If a line in the material below has the word "Testbench", copy it.

'''

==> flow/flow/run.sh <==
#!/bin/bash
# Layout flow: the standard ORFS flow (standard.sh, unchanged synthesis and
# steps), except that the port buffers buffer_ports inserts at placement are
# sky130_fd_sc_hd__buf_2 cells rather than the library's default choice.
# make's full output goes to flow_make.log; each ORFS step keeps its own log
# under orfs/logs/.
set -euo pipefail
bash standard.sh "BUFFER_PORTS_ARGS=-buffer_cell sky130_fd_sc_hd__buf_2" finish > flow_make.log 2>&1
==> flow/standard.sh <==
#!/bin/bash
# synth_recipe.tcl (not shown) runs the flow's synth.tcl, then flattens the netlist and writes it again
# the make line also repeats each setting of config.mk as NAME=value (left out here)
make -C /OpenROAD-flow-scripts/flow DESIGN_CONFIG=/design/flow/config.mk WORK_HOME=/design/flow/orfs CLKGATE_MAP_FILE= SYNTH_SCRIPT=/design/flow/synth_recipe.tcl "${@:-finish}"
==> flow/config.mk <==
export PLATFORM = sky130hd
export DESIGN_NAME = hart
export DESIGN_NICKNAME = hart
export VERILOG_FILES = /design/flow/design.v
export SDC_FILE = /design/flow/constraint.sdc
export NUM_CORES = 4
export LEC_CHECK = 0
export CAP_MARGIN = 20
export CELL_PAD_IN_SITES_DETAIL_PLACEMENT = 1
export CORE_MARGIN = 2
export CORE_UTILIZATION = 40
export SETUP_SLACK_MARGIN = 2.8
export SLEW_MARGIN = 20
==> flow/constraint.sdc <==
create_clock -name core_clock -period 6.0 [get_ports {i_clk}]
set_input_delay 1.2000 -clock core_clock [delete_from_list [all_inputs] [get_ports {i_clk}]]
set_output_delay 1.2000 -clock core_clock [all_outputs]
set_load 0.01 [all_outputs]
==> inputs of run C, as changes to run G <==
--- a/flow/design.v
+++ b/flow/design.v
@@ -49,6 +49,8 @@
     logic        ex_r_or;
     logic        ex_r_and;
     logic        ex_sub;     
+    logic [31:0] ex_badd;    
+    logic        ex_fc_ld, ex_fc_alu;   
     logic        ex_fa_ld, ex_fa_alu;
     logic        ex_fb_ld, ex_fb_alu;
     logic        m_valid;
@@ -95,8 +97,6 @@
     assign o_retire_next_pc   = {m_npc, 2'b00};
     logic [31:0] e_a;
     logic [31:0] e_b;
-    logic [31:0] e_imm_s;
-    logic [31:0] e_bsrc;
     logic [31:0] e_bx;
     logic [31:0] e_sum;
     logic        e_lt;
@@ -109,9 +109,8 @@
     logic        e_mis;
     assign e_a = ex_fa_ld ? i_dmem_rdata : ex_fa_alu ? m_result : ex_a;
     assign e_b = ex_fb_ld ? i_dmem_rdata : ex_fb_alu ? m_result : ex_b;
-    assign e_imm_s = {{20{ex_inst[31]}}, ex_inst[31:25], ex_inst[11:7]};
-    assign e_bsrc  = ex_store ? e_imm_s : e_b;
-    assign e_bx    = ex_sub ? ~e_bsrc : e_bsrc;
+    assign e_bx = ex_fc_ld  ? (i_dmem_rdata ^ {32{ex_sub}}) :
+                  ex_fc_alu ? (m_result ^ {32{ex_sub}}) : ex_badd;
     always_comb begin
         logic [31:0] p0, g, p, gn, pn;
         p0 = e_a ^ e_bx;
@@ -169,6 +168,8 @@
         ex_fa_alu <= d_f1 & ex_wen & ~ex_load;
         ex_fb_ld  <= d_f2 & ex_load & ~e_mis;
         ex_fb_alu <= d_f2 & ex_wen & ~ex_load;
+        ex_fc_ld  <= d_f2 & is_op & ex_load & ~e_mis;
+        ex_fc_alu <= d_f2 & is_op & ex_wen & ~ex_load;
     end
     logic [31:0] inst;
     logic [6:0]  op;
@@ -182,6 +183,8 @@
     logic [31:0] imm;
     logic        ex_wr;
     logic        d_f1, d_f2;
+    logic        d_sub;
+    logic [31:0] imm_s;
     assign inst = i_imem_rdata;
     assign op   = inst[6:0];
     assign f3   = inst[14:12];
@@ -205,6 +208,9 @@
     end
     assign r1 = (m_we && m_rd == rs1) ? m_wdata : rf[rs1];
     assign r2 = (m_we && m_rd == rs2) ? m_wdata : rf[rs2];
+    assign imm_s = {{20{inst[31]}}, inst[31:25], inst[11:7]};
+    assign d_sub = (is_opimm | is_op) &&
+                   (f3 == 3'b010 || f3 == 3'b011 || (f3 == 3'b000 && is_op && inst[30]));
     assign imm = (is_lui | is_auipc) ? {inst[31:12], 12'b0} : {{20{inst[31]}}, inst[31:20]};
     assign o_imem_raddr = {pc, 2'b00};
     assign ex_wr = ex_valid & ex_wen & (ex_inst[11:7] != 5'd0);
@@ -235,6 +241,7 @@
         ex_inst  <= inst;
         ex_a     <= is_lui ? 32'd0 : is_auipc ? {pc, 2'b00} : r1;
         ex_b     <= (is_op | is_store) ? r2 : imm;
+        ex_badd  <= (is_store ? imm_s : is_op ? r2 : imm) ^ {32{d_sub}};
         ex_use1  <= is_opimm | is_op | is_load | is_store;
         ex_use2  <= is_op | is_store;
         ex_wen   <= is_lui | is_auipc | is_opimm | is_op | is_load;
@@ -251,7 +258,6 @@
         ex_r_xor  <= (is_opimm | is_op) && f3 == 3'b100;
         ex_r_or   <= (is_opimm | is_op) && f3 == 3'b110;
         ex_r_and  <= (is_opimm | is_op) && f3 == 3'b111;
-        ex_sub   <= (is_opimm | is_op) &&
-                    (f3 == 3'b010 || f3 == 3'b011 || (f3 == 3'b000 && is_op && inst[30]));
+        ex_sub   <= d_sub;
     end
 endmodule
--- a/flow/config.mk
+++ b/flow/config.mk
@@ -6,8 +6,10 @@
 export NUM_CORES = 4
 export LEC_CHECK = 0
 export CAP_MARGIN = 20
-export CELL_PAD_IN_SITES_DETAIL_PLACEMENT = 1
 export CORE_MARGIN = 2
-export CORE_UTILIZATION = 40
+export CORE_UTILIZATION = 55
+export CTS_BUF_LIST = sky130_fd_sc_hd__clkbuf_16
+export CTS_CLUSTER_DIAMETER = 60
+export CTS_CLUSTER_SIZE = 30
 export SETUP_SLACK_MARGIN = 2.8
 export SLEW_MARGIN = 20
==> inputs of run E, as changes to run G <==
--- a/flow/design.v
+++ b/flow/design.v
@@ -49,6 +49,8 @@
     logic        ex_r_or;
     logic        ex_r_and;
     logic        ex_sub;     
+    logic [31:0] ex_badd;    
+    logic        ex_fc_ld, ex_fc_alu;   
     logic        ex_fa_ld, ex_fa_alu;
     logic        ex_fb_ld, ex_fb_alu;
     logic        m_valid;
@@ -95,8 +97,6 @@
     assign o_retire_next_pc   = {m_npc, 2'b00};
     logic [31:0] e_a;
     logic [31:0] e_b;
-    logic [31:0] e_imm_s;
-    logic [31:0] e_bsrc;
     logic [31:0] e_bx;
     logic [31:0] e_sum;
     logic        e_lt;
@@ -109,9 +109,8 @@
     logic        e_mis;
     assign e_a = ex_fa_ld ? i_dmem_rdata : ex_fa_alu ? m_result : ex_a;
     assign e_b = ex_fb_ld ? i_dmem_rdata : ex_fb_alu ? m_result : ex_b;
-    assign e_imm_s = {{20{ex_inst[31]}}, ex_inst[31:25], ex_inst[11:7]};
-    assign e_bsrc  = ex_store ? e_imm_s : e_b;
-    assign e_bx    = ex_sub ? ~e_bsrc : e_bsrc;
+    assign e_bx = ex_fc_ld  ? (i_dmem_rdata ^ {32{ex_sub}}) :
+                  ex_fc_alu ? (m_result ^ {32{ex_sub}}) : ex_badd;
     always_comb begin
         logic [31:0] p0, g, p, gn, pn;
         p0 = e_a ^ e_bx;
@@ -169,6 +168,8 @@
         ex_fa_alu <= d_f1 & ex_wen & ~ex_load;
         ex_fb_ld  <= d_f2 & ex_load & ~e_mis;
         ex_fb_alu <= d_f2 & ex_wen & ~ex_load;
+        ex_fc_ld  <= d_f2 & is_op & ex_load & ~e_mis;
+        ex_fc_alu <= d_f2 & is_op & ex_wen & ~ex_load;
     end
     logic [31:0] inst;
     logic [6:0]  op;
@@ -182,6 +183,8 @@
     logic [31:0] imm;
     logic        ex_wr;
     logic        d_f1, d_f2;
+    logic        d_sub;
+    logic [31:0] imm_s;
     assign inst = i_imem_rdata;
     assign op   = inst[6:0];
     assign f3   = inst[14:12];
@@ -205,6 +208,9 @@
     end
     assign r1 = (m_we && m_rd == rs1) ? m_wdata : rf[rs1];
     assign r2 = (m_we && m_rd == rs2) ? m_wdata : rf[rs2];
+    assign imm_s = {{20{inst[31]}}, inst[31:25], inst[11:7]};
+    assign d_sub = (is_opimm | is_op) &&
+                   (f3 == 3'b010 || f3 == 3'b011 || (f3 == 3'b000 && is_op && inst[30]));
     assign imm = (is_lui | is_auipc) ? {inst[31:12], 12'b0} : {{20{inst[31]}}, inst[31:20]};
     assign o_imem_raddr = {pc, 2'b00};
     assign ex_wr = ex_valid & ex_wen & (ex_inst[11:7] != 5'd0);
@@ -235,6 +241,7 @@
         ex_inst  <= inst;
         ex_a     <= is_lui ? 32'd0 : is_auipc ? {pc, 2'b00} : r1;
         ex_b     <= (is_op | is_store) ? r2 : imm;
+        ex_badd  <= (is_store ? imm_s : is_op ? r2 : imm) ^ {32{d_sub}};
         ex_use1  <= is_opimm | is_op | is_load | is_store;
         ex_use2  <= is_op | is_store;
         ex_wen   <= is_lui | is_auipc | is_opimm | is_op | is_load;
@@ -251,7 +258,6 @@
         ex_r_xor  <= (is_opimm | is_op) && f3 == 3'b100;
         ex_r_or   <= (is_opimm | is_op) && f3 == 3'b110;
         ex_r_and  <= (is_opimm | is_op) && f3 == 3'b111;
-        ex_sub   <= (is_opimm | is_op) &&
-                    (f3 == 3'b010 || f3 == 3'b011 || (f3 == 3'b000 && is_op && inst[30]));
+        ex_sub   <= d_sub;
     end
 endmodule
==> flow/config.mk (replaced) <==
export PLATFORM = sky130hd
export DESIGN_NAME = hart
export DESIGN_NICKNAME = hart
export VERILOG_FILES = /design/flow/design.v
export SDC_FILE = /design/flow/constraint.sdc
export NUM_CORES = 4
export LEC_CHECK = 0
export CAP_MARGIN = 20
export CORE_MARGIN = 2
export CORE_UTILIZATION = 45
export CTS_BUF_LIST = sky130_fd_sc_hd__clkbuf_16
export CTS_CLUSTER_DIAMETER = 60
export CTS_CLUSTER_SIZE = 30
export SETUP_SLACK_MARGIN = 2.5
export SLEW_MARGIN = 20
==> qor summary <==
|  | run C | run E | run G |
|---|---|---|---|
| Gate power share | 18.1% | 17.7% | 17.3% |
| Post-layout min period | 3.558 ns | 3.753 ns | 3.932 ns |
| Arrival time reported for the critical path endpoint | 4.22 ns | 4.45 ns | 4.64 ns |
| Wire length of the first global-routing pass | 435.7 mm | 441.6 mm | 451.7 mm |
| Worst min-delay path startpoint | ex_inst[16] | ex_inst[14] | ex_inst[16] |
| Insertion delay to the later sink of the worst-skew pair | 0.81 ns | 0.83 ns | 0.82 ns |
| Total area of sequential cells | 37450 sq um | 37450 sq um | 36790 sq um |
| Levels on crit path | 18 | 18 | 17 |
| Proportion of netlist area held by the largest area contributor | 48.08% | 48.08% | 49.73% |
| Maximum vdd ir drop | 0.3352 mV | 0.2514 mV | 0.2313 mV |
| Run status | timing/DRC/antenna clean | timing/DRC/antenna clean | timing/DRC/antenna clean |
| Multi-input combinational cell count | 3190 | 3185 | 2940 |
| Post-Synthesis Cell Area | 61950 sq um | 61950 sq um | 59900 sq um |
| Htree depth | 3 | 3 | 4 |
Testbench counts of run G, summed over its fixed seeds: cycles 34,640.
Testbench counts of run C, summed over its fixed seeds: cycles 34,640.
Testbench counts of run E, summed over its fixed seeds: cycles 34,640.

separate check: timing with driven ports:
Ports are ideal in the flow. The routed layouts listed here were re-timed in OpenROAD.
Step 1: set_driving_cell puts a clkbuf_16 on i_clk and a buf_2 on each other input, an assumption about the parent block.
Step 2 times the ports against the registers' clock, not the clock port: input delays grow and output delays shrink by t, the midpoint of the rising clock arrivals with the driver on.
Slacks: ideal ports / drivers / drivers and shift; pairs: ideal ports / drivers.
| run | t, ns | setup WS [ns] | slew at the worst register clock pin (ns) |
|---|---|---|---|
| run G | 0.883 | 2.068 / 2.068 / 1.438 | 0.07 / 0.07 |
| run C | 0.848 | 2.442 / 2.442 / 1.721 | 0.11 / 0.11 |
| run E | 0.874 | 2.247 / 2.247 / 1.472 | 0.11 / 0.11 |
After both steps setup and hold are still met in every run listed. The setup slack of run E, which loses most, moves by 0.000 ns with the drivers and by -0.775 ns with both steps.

'''

Final answer
Testbench counts of run G, summed over its fixed seeds: cycles 34,640.
Testbench counts of run C, summed over its fixed seeds: cycles 34,640.
Testbench counts of run E, summed over its fixed seeds: cycles 34,640.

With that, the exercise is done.